基本の基:ダートトラック>コーナリング(パーシャル)
レースの勝敗はパーシャルで決まる!
思ったよりラップタイムが良かったり、逆に悪かったりする時の境目もここにあります。
ダートトラックがわかりやすいので、これで十分練習を積んでみてください。
コーナリング中のリアタイヤの回転の状態には、大別して4種類あります。
便宜上、ここでは路面とのスリップが最小の状態をパーシャルと呼び、
パーシャル時よりリアタイヤの回転数が高いときを前向きと呼び、
パーシャル時よりリアタイヤの回転数が低いときを後ろ向きと呼び、
リアタイヤの回転が停止している状態をロッキーと呼ぶことにします。
ダートトラックの走法で、リアタイヤをロックさせるコーナリングを紹介しました。
次に、リアタイヤへのブレーキあるいはエンジンブレーキによるコーナリングを紹介しました。
同様に、アクセルオンによるコーナリングも紹介しました。
説明していないのが上記以外の状態、すなわち、パーシャルな状態でのコーナリングです。
パーシャルとは、先に定義したように、路面とのスリップが一番少ない状態です。
この状態はスロットルオフではなく、クラッチを切った状態でもなく、
パーシャルに必要な分の惰性、あるいはパワーオンが必要です。
説明はしていないのですが、実は、
ダートトラックでロッキー、または後ろ向きな状態でコーナリングを開始し、
途中から前向きにスムーズに切り替えられるライダーは、
このパーシャルな状態もコントロールできていることになります。
想像できると思いますが、タイヤの理論的なパフォーマンス発揮度では、
ロッキーの状態が一番低く、次に後ろ向きや前向き、そして一番高次元なのがパーシャルでしょう。

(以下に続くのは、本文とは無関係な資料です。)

## src/hw/rtl/hsr_pkg.sv

```systemverilog
package hsr_pkg;

    // fixed field widths
    localparam int SAMPLE_W = 16;
    localparam int OUT_W    = 17;
    localparam int STEP_W   = 20;
    localparam int ACT_W    = 2;

    // phase fraction bits, Q(FRAC_BITS)
    localparam int FRAC_BITS = 16;

    // phase holds below one plus the largest step
    localparam int PHASE_W = ((FRAC_BITS > STEP_W) ? FRAC_BITS : STEP_W) + 1;

    // horner accumulator, magnitude stays below 24 * 2^(FRAC_BITS+15)
    localparam int SUM_W  = FRAC_BITS + 21;
    localparam int PROD_W = SUM_W + FRAC_BITS + 1;

    // coefficient widths
    localparam int D1_W = 17;
    localparam int D2_W = 20;
    localparam int D3_W = 19;

    // results per item
    localparam int MAX_OUT = 64;
    localparam int CNT_W   = $clog2(MAX_OUT);

    // history fill
    localparam int PRIME_W = 3;
    localparam logic [PRIME_W-1:0] PRIME_FULL = PRIME_W'(4);

    // command queue, depth a power of two
    localparam int CMD_DEPTH = 4;
    localparam int QPTR_W    = $clog2(CMD_DEPTH);
    localparam int QCNT_W    = $clog2(CMD_DEPTH + 1);

    typedef logic signed [SAMPLE_W-1:0] t_sample;
    typedef t_sample [3:0]              t_taps;
    typedef logic [PHASE_W-1:0]         t_phase;
    typedef logic signed [SUM_W-1:0]    t_sum;
    typedef logic signed [PROD_W-1:0]   t_prod;
    typedef logic [CNT_W-1:0]           t_cnt;

    localparam logic [STEP_W-1:0] RATIO_RESET = STEP_W'(65536);
    localparam t_phase PHASE_ONE = t_phase'(1) << FRAC_BITS;
    localparam t_sum TRUNC_BIAS = (t_sum'(1) <<< (FRAC_BITS + 1)) - t_sum'(1);

    typedef enum logic [ACT_W-1:0] {
        ACT_FRAME   = 2'd0,
        ACT_END     = 2'd1,
        ACT_RESTART = 2'd2
    } t_action;

    typedef enum logic [1:0] {
        CMD_CLEAR,
        CMD_PRIME,
        CMD_STEP,
        CMD_END
    } t_cmd_kind;

    // one command: taps[0] left, taps[1] right, tap 0 oldest
    typedef struct packed {
        t_cmd_kind   kind;
        t_taps [1:0] taps;
    } t_cmd;

    typedef enum logic [2:0] {
        ST_IDLE,
        ST_S2,
        ST_S1,
        ST_S0,
        ST_PUT
    } t_back_state;

endpackage

```

## src/hw/rtl/hsr_if.sv

```systemverilog
// source frame channel
interface hsr_in_if;
    logic                              valid;
    logic                              ready;
    logic [hsr_pkg::ACT_W-1:0]         action;
    logic signed [hsr_pkg::SAMPLE_W-1:0] left_in;
    logic signed [hsr_pkg::SAMPLE_W-1:0] right_in;

    modport source (output valid, action, left_in, right_in, input ready);
    modport sink   (input valid, action, left_in, right_in, output ready);
endinterface


```

## src/hw/rtl/hsr_front.sv

```systemverilog
module hsr_front (
    input  logic          i_clk,
    input  logic          i_rst_n,
    hsr_in_if.sink        i_src,
    input  logic          i_q_full,
    output logic          o_push,
    output hsr_pkg::t_cmd o_cmd
);

    hsr_pkg::t_taps [1:0]            r_hist;
    hsr_pkg::t_taps [1:0]            n_hist;
    logic [hsr_pkg::PRIME_W-1:0]     r_prime;
    logic [hsr_pkg::PRIME_W-1:0]     n_prime;
    logic                            r_finished;
    logic                            n_finished;
    logic                            w_accept;
    hsr_pkg::t_sample [1:0]          w_smp;
    hsr_pkg::t_taps [1:0]            w_shift;
    logic                            w_mid_zero;

    // take items whenever the queue has room
    assign i_src.ready = !i_q_full;
    assign w_accept    = i_src.valid && !i_q_full;

    // end of stream shifts in silence
    always_comb begin
        if (i_src.action == hsr_pkg::ACT_FRAME) begin
            w_smp[0] = i_src.left_in;
            w_smp[1] = i_src.right_in;
        end else begin
            w_smp[0] = '0;
            w_smp[1] = '0;
        end
        for (int c = 0; c < 2; c++) begin
            w_shift[c] = {w_smp[c], r_hist[c][3:1]};
        end
        w_mid_zero = (w_shift[0][1] == '0) && (w_shift[0][2] == '0) &&
                     (w_shift[1][1] == '0) && (w_shift[1][2] == '0);
    end

    // classify the item and update history
    always_comb begin
        n_hist      = r_hist;
        n_prime     = r_prime;
        n_finished  = r_finished;
        o_push      = 1'b0;
        o_cmd.kind  = hsr_pkg::CMD_CLEAR;
        o_cmd.taps  = w_shift;
        if (w_accept) begin
            case (i_src.action)
                hsr_pkg::ACT_RESTART: begin
                    n_hist     = '0;
                    n_prime    = '0;
                    n_finished = 1'b0;
                    o_push     = 1'b1;
                    o_cmd.kind = hsr_pkg::CMD_CLEAR;
                end
                hsr_pkg::ACT_FRAME, hsr_pkg::ACT_END: begin
                    if (!r_finished) begin
                        if (r_prime != hsr_pkg::PRIME_FULL) begin
                            if (i_src.action == hsr_pkg::ACT_END) begin
                                n_finished = 1'b1;
                                o_push     = 1'b1;
                                o_cmd.kind = hsr_pkg::CMD_END;
                            end else begin
                                n_hist  = w_shift;
                                n_prime = r_prime + 1'b1;
                                if (r_prime == hsr_pkg::PRIME_FULL - 1'b1) begin
                                    o_push     = 1'b1;
                                    o_cmd.kind = hsr_pkg::CMD_PRIME;
                                end
                            end
                        end else begin
                            n_hist = w_shift;
                            o_push = 1'b1;
                            if (i_src.action == hsr_pkg::ACT_END && w_mid_zero) begin
                                n_finished = 1'b1;
                                o_cmd.kind = hsr_pkg::CMD_END;
                            end else begin
                                o_cmd.kind = hsr_pkg::CMD_STEP;
                            end
                        end
                    end
                end
                default: begin
                end
            endcase
        end
    end

    // state registers
    always_ff @(posedge i_clk) begin
        if (!i_rst_n) begin
            r_hist     <= '0;
            r_prime    <= '0;
            r_finished <= 1'b0;
        end else begin
            r_hist     <= n_hist;
            r_prime    <= n_prime;
            r_finished <= n_finished;
        end
    end

endmodule

```

## src/flat_wrapper.sv

```systemverilog
// flat-port wrapper written by rule: the top's interface ports become plain ports
module hsr_front_flat 
  (i_clk, i_rst_n, i_q_full, o_push, o_cmd, i_src_valid, i_src_action, i_src_left_in, i_src_right_in, i_src_ready);
  hsr_in_if i_src_i ();
  input  logic i_clk;
  input  logic i_rst_n;
  input  logic i_q_full;
  output logic o_push;
  output hsr_pkg::t_cmd o_cmd;
  input wire logic [$bits(i_src_i.valid)-1:0] i_src_valid;
  input wire logic [$bits(i_src_i.action)-1:0] i_src_action;
  input wire logic [$bits(i_src_i.left_in)-1:0] i_src_left_in;
  input wire logic [$bits(i_src_i.right_in)-1:0] i_src_right_in;
  output wire logic [$bits(i_src_i.ready)-1:0] i_src_ready;
  assign i_src_i.valid = i_src_valid;
  assign i_src_i.action = i_src_action;
  assign i_src_i.left_in = i_src_left_in;
  assign i_src_i.right_in = i_src_right_in;
  assign i_src_ready = i_src_i.ready;
  hsr_front u_core (.i_clk(i_clk), .i_rst_n(i_rst_n), .i_src(i_src_i), .i_q_full(i_q_full), .o_push(o_push), .o_cmd(o_cmd));
endmodule
```

## config.mk

```make
export PLATFORM = sky130hd
export DESIGN_NAME = hsr_front_flat
export DESIGN_NICKNAME = d
export VERILOG_FILES = /design/src/hw/rtl/hsr_pkg.sv /design/src/hw/rtl/hsr_if.sv /design/src/hw/rtl/hsr_front.sv /design/src/flat_wrapper.sv
export SDC_FILE = /design/constraint.sdc
export NUM_CORES = 1
export LEC_CHECK = 0
export ABC_AREA = 1
export BUFFER_PORTS_ARGS = -buffer_cell sky130_fd_sc_hd__buf_2
export CAP_MARGIN = 20
export CORE_MARGIN = 5
export CORE_UTILIZATION = 50
export CTS_BUF_LIST = sky130_fd_sc_hd__clkbuf_8
export DETAILED_ROUTE_END_ITERATION = 7
export PLACE_DENSITY = 0.79
export SETUP_SLACK_MARGIN = 0.1
export SYNTH_ARGS = -nofsm -noshare
export SYNTH_HDL_FRONTEND = slang
export SYNTH_SLANG_ARGS = --single-unit
```

## constraint.sdc

```tcl
create_clock -name i_clk -period 1.83 [get_ports i_clk]
set_input_delay 0 -clock i_clk [delete_from_list [all_inputs] [get_ports i_clk]]
set_output_delay 0 -clock i_clk [all_outputs]
set_load 0.05 [all_outputs]
```

==> After elaboration in Yosys (flattened, before gate mapping) <==
Cells that the tools add are included.
{ "totals": {"out_inout_bits": 132, "in_bits": 38, "register_bits": 100, "elab_cells": 60} }
{ "op_classes": {"reduce_logical": 16, "n_eq_ne": 8, "n_addsub": 1, "muxes": 27} }
{ "ops": {"columns": ["operator", "n"], "rows": [
  ["2-to-1 mux 128 bit", 3],
  ["case mux 128 bit (2 select lines)", 1],
  ["logical NOT 16 bit", 4],
  ["2-to-1 mux 32 bit", 1],
  ["2-to-1 mux 1 bit", 11],
  ["2-to-1 mux 2 bit", 5],
  ["2-to-1 mux 3 bit", 3],
  ["!= test 3 bit (second input constant)", 2],
  ["case mux 3 bit (2 select lines)", 1],
  ["logical AND 1 bit", 5],
  ["AND reduction 5 bit", 1],
  ["!= test 2 bit (second input constant)", 2],
  ["case mux 1 bit (2 select lines)", 2],
  ["AND reduction 4 bit", 1],
  ["adder 3 x 1 -> 3 bit (second input constant)", 1],
  ["equality test 3 x 2 -> 1 bit (second input constant)", 1],
  ["equality test 2 x 1 -> 1 bit (second input constant)", 1],
  ["equality test 2 bit (second input constant)", 1],
  ["logical NOT 2 bit", 1],
  ["!= test 2 x 1 -> 1 bit (second input constant)", 1],
  ["AND reduction 2 bit", 1],
  ["nonzero test 2 bit", 1],
  ["OR reduction 2 bit", 1],
  ["logical NOT 1 bit", 1]
]} }

==> Longest topological paths before layout <==
{ "logic_depth": {"word_depth": 10, "mapped_depth": 10, "ltp_nobuf": 9} }

==> Least setup slack after synthesis <==
No wires, ideal clock.
{ "synth_timing": {"path_kind": "register to output", "startpoint": "reg u_core.r_hist (netlist bit u_core.o_cmd[30])", "endpoint": "out o_cmd[128] (netlist name)", "path_stages_with_launch": 9, "setup_slack_ns": -0.372, "t_arrival_ns": 2.202, "path_buffers": 0, "required_time_ns": 1.830, "cell_sequence": "dfxtp_1 nor2_1 nand2_1 nor2_1 nand2_1 nor2_1 nand3_1 nand2_1 nor3b_1"} }
{ "synth_lines": {"columns": ["element", "line", "rtl"], "rows": [
  ["start: declaration", "hsr_front.sv:10", "hsr_pkg::t_taps [1:0] r_hist;"],
  ["start signal: assignment", "hsr_front.sv:98", "r_hist <= n_hist;"],
  ["end: declaration", "flat_wrapper.sv:9", "output hsr_pkg::t_cmd o_cmd;"]
]} }

==> summary.txt <==
Routing
  • Initial detailed-routing violation count: 347
  • Initial DRT Pass Iterations: 5
  • Mean number of vias per cell: 5.212
  • Post-route ant nets: 0
  • Final WL: 12780 µm
  • # DRC: 0
  • Wire per inst: 14.79 µm
  • Vias: 4503

Timing
  • Period utilisation layout: 0.9398
  • Min Clock Period, post-route: 1.720 ns
  • Setup TNS: 0 ns
  • RSZ-0062 raised after global routing: yes
  • Worst-Margin Slew: 0.3940 ns
  • Rel. slew slack: 0.7373
  • Min Hold Slack: 0.03698 ns
  • # setup viols final: 0
  • Hold Vio Cnt, Final: 0
  • Final Max Tran Viols: 0
  • Final Skew: 0.009795 ns
  • F_max: 581.5 MHz

CTS
  • Clock sinks: 100
  • H-tree Lvls: 3
  • TritonCTS Buffers: 9
  • CTS tree: done
  • Cts hold-fix bufs: 0
  • CTS clk-pin slew, worst paths: 0.10 ns
  • Clock Latency Late Sink: 0.36 ns
  • CTS max path bufs: 2
  • Clk root buf: clkbuf_8

Global routing
  • Global-route wire length before repair: 19400 µm
  • Global Route Usage Sum: 0.2308
  • Largest net degree at the start of global routing: 98
  • Vias in the first global route: 4085
  • Gr ovfl total: 0
  • Initial antenna violation count: 0

Setup path
  • WP data required: 1.83 ns
  • CP Buf/Inv Count: 1
  • Worst EP arrival: 1.72 ns
  • Crit Path Max Fanout: 3
  • Crit. End Element: primary output
  • CP max stage delay: 0.36 ns
  • Delay-heaviest family, CP: simple AND/OR/NAND/NOR gates
  • R2R Setup Slk: 0.24 ns
  • CP Class: reg2out
  • CP Cell Sequence: nor2_2 -> nand2_1 -> nor2_2 -> nand2_1 -> nor2_1 -> nand3_1 -> nand2_1 -> nor3b_2 -> buf_6
  • FF-to-FF Start: u_core.r_prime[0]
  • Crit path top cell by count: nand2_1
  • Reg2Reg Depth: 9
  • Slowest CP cell: dfxtp_4
  • Worst Setup Start Kind: register
  • R2r endpoint: u_core.o_cmd[7]

Floorplan
  • Die area: 0.01028 mm²
  • Io pins: 170
  • # rows: 33
  • Core ar.: 0.008175 mm²
  • Starting density of the core: 0.5107
  • Chip width: 101.4 µm
  • Die Y-Extent: 101.4 µm

Power and ir drop
  • Maximum vdd drop: 0.6256 mV
  • Cell area power density: 849.5 mW/mm²
  • Leak: 2.661 nW

Layout
  • Fillers: 715
  • Layout cell share with drive strength beyond 1: 0.3202
  • Commonest non-fill, non-tap cells in the layout: buf_2 (167), nor2_1 (131), nand2_1 (84)
  • Nets@finish: 795
  • N_diodes: 0
  • P&R area growth vs syn: 31.97%
  • Commonest non-fill, non-tap cell in the layout: buf_2

Synthesis
  • Sequential area share after synthesis: 0.4795
  • Syn_area_per_cell: 6.982 µm²
  • Cells after Synth: 598
  • Synth unique cells: 22
  • Yosys reg bits: 100
  • Syn Nets: 639
  • Mapped Area: 0.004175 mm²
  • Yosys warns: 0

Hold path
  • Hold_sp: i_src_right_in[15]
  • WHS Endpoint: u_core.o_cmd[111]
  • HP Class: in2reg
  • Hold depth: 5

Placement
  • DP HPWL: 8532 µm
  • GP Congestion: 0.8477
  • Port Buf Inserts: 169

Status
  • Status: complete, no violations

Run
  • Max Cap Viol: 0
==> cell type report <==
class | instances | area [µm²] | share of cell area
multi-input combinational | 411 | 1877 | 0.3406
clock inverter | 7 | 97.59 | 0.01771
inverter | 47 | 178.9 | 0.03247
tap | 105 | 131.4 | 0.02384
timing repair buffer | 185 | 1067 | 0.1937
sequential | 100 | 2034 | 0.3692
clock buffer | 9 | 123.9 | 0.02248
==> how the worst max path moves through the flow <==
stage	startpoint	end	slack [ns]	depth (start not counted)
after floorplan	u_core.o_cmd[30]	o_cmd[128]	0.13	8
after global placement	u_core.r_prime[0]	u_core.o_cmd[0]	0.24	9
after CTS	u_core.o_cmd[90]	o_cmd[128]	0.03	9
after global routing	u_core.o_cmd[97]	o_cmd[128]	0.02	9
after detailed placement	u_core.r_prime[0]	u_core.o_cmd[13]	0.15	9
final	u_core.o_cmd[90]	o_cmd[128]	0.11	9
==> flip-flops by register name (all words and copies together), names as in the netlist <==
register           flops
u_core.r_finished      1
u_core.o_cmd          96
u_core.r_prime         3
==> per-stage QoR <==
stage          utilization  setup WS, ns  instances  power (W)  cell area, µm²
5_1_grt             0.6740       0.02112        864   0.004845            5510
6_report            0.6740        0.1102        864   0.004681            5510
4_1_cts             0.6508       0.02606        857   0.004630            5320
3_3_place_gp        0.6227        0.2415        841   0.003106            5091
2_1_floorplan            -        0.1251        598   0.002904            4180
3_5_place_dp        0.6227        0.1526        841   0.003118            5091
==> layer usage <==
| layer | up-vias | GRT usage | share of wire |
|---|---|---|---|
| met2 | 180 | 0.3742 | 0.50 |
| met3 | 19 | 0.03994 | 0.077 |
| met4 | 0 | 0.08589 | 0.019 |
| met5 | - | 0 | 0 |
| li1 | 2232 | - | - |
| met1 | 2072 | 0.3085 | 0.40 |
==> cell families after synthesis <==
kind of cell,count (synthesis),synth area share
AND/OR/NAND/NOR,300,0.2949
adder cells (fa/ha/maj),3,0.008991
AO/OA/AOI/OAI,108,0.1316
buffers and inverters,87,0.08510
flip-flops,100,0.4795
==> worst register-to-register path, cell delays in order (launching register included) <==
cell and delay, ns:
dfxtp_2 0.33, inv_1 0.09, ha_1 0.17, nand2_2 0.07
nand2_1 0.11, nand3_4 0.14, inv_4 0.14, buf_12 0.21
nand3_1 0.13, a21oi_1 0.14
==> cell usage after synthesis <==
cell | number | area [µm²]
nor2_1 | 140 | 525.5
dfxtp_1 | 100 | 2002
nand2_1 | 85 | 319.1
a21oi_1 | 70 | 350.3
nand3_1 | 68 | 340.3
inv_1 | 44 | 165.2
o21ai_0 | 35 | 175.2
clkbuf_1 | 22 | 82.58
buf_2 | 11 | 55.05
buf_1 | 4 | 15.01
ha_1 | 3 | 37.54
inv_2 | 3 | 11.26
a211oi_1 | 2 | 15.01
buf_4 | 2 | 15.01
nor3_1 | 2 | 10.01
a21oi_2 | 1 | 8.760
buf_6 | 1 | 11.26
nand2_2 | 1 | 6.260
nand3_2 | 1 | 10.01
nand4_1 | 1 | 6.260
nor2_2 | 1 | 6.260
nor3b_1 | 1 | 7.510
==> timing repair <==
| action | CTS | global route |
|---|---|---|
| pin swaps | 0 | 4 |
| gates resized for setup | 2 | 45 |
| cloned | 0 | 2 |
| endpoints found under the setup margin | 2 | 81 |
| setup buffers | 0 | 5 |
==> where the power goes <==
group          total (W)  internal, W  switching (W)
clock network    0.00156     0.000778       0.000780
registers        0.00229      0.00223      0.0000637
logic           0.000830     0.000224       0.000606
Note: power is estimated with default switching activity, not from simulation.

上述のライダーは、低次元でも高次元でも変わらずにスライドさせ続けているという高等なテクニックを発揮しています。
習得したいのは、前乗りでも、後乗りでも、パーシャルでも変わらずスライドができること。
次に、その状態で、今度は速度的なパーシャルを基本に、減速するスライドと加速するスライドのコントロールを習得します。

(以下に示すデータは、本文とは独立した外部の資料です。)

[config.mk]
export PLATFORM = sky130hd
export DESIGN_NAME = duplicate_message_cache_unit
export DESIGN_NICKNAME = d
export VERILOG_FILES = /design/src/sv/dmc_pkg.sv /design/src/sv/dmc_cell.sv /design/src/sv/duplicate_message_cache_unit.sv
export SDC_FILE = /design/constraint.sdc
export NUM_CORES = 2
export LEC_CHECK = 0
export BUFFER_PORTS_ARGS = -buffer_cell sky130_fd_sc_hd__buf_4
export CAP_MARGIN = 15
export CELL_PAD_IN_SITES_DETAIL_PLACEMENT = 1
export CELL_PAD_IN_SITES_GLOBAL_PLACEMENT = 2
export CORE_ASPECT_RATIO = 2
export CORE_UTILIZATION = 45
export DETAILED_ROUTE_END_ITERATION = 16
export GPL_TIMING_DRIVEN = 1
export PLACE_DENSITY = 0.83
export SYNTH_ARGS = -nofsm -noshare
export SYNTH_HDL_FRONTEND = slang
export SYNTH_SLANG_ARGS = --single-unit
[constraint.sdc]
create_clock -name clk -period 10.75 [get_ports clk]
set_clock_uncertainty 0.1 [all_clocks]
set_input_delay 0.5375 -clock clk [delete_from_list [all_inputs] [get_ports clk]]
set_output_delay 0.5375 -clock clk [all_outputs]
set_load 0.05 [all_outputs]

必ずしも段階を踏む必要もなく、いきなりパーシャルなスライドに挑戦するのもよいでしょう。
その際、ひとつ大事なことがあります。
例えば、加速するスライドには二種類あり、実際に加速している場合と、実際には加速していなくてもライダーが加速していると感じるときです。

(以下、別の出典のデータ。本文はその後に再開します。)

File: config.mk
export PLATFORM = sky130hd
export DESIGN_NAME = stat_cell
export DESIGN_NICKNAME = d
export VERILOG_FILES = /design/src/rtl/core/stat_pkg.sv /design/src/rtl/core/stat_cell.sv
export SDC_FILE = /design/constraint.sdc
export NUM_CORES = 1
export LEC_CHECK = 0
export BUFFER_PORTS_ARGS = -buffer_cell sky130_fd_sc_hd__buf_2
export CAP_MARGIN = 20
export CORE_MARGIN = 3
export CORE_UTILIZATION = 43
export CTS_CLUSTER_DIAMETER = 60
export DETAILED_ROUTE_END_ITERATION = 12
export PLACE_DENSITY = 0.85
export SYNTH_ARGS = -nofsm -noshare
export SYNTH_HDL_FRONTEND = slang
export SYNTH_SLANG_ARGS = --single-unit
export TNS_END_PERCENT = 20
File: constraint.sdc
create_clock -name clk -period 2.1 [get_ports clk]
set_input_delay 0 -clock clk [delete_from_list [all_inputs] [get_ports clk]]
set_output_delay 0 -clock clk [all_outputs]
set_load 0.01 [all_outputs]
File: src/rtl/core/stat_pkg.sv
package stat_pkg;

  localparam int TABLE_DEPTH = 64;
  localparam int POWER_BITS  = 4;
  localparam int IDX_W       = $clog2(TABLE_DEPTH);
  localparam int CNT_W       = $clog2(TABLE_DEPTH + 1);
  localparam int KEY_W       = POWER_BITS + 32;

  localparam logic [2:0] ST_APPEND   = 3'd0;
  localparam logic [2:0] ST_INSERT   = 3'd1;
  localparam logic [2:0] ST_MERGE    = 3'd2;
  localparam logic [2:0] ST_FULL     = 3'd3;
  localparam logic [2:0] ST_READ_OK  = 3'd4;
  localparam logic [2:0] ST_READ_BAD = 3'd5;

  localparam logic OP_ADD  = 1'b0;
  localparam logic OP_READ = 1'b1;

  typedef struct packed {
    logic               op;
    logic [3:0]         power;
    logic [31:0]        exponent;
    logic signed [31:0] coeff;
    logic [5:0]         read_index;
  } term_t;

  typedef struct packed {
    logic [2:0]         status;
    logic [5:0]         position;
    logic [3:0]         entry_power;
    logic [31:0]        entry_exponent;
    logic signed [31:0] entry_coeff;
    logic               saturated;
    logic [6:0]         entry_count;
  } result_t;

  // broadcast from the control to every cell
  typedef struct packed {
    logic             cmp_en;
    logic [KEY_W-1:0] cmp_key;
    logic [IDX_W-1:0] rd_index;
    logic             ins_en;
    logic             merge_en;
    logic [KEY_W-1:0] ins_key;
    logic [31:0]      wcoeff;
  } cell_cmd_t;

  // what a cell hands to its upper neighbour
  typedef struct packed {
    logic             valid;
    logic             le;
    logic [KEY_W-1:0] key;
    logic [31:0]      coeff;
  } cell_link_t;

  typedef struct packed {
    logic eq;
    logic sel;
    logic bnd;
  } cell_tap_t;

endpackage

File: src/rtl/core/stat_cell.sv
module stat_cell import stat_pkg::*; (
  input  logic             clk,
  input  logic             rst,
  input  logic [IDX_W-1:0] idx,
  input  cell_cmd_t        cmd,
  input  cell_link_t       prev,
  output cell_link_t       link,
  output cell_tap_t        tap
);

  logic             valid;
  logic             le;
  logic             eq;
  logic             sel;
  logic [KEY_W-1:0] key;
  logic [31:0]      coeff;

  always_ff @(posedge clk) begin
    if (rst) begin
      valid <= 1'b0;
      le    <= 1'b0;
      eq    <= 1'b0;
      sel   <= 1'b0;
    end else begin
      if (cmd.cmp_en) begin
        le  <= valid && (key <= cmd.cmp_key);
        eq  <= valid && (key == cmd.cmp_key);
        sel <= (idx == cmd.rd_index);
      end
      // the valid run grows by one from the bottom of the chain
      if (cmd.ins_en) begin
        valid <= valid | prev.valid;
      end
    end
  end

  always_ff @(posedge clk) begin
    if (cmd.ins_en && !le) begin
      if (prev.le) begin
        key   <= cmd.ins_key;
        coeff <= cmd.wcoeff;
      end else begin
        // shift up: take the neighbour's entry
        key   <= prev.key;
        coeff <= prev.coeff;
      end
    end else if (cmd.merge_en && eq) begin
      coeff <= cmd.wcoeff;
    end
  end

  assign link.valid = valid;
  assign link.le    = le;
  assign link.key   = key;
  assign link.coeff = coeff;

  assign tap.eq  = eq;
  assign tap.sel = sel;
  assign tap.bnd = !le && prev.le;

endmodule

==> results of run 1 <==
Yosys cell counts (2+ instances only):
master / n
nor3_1: 2
mux2_1: 68
buf_4: 7
buf_2: 4
and2b_1: 2
nand4_1: 8
edfxtp_1: 68
a221o_1: 3
inv_1: 39
nor2_1: 5
xor2_1: 4
o21ai_0: 2
a21oi_1: 16
nand2_1: 11
ha_1: 36
dfxtp_1: 4
nand3_1: 5
nand2b_1: 2
xnor2_1: 2
a21o_1: 3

同様に減速でもでも二種類あり、実際に減速している場合と、実際には加速しているのにライダーが減速していると感じるときです。
これはライダーが、自身の計画・想定した速度・挙動と、実際の速度・挙動に食い違いがあるときに感じます。あるいは体勢的、慣性的な判断ミスからも感じます。
冒頭で述べた、隠れた、あるいは埋もれたタイムはここにあります。
これを正しく認識し前向きに調整することでタイムアップが望めます。
物理的な限界と無縁にタイムアップできるのであれば、これ幸いでしょう。
ここで賢く判断することです。
一番の収穫物はタイムロスがどこで発生するかです。
ライダーの感覚すら頼りにできないことを知りました。
ライダーの感覚や気持ちと裏腹な挙動を選択肢に入れるべきということを知りました。
ジムカーナのコーナリングの説明で、旋回中のタイムアップの必須テクニックについても説明しました(予定:速い理由と技を紹介します)。
そして、どちらでもよいのなら前向きなコーナリングを選択し、収束させていきます。
そのうえで、最後に改めて優先すべきは、タイムアップにつながる走法を選択することです。
パーシャルが一番高次元だからといえ、この状態であれば必ずタイムが良いとは限りません。
高次元な走りが必ずしも区間タイムの速さにつながるわけではありません。
高次元なアクションの前後のタイムロスや、完走率というファクターも計算に入れないといけません。
この時点で今一度、ケーシー・ストーナーの記事を読んでみると、彼の発言の意図がくみ取れることでしょう。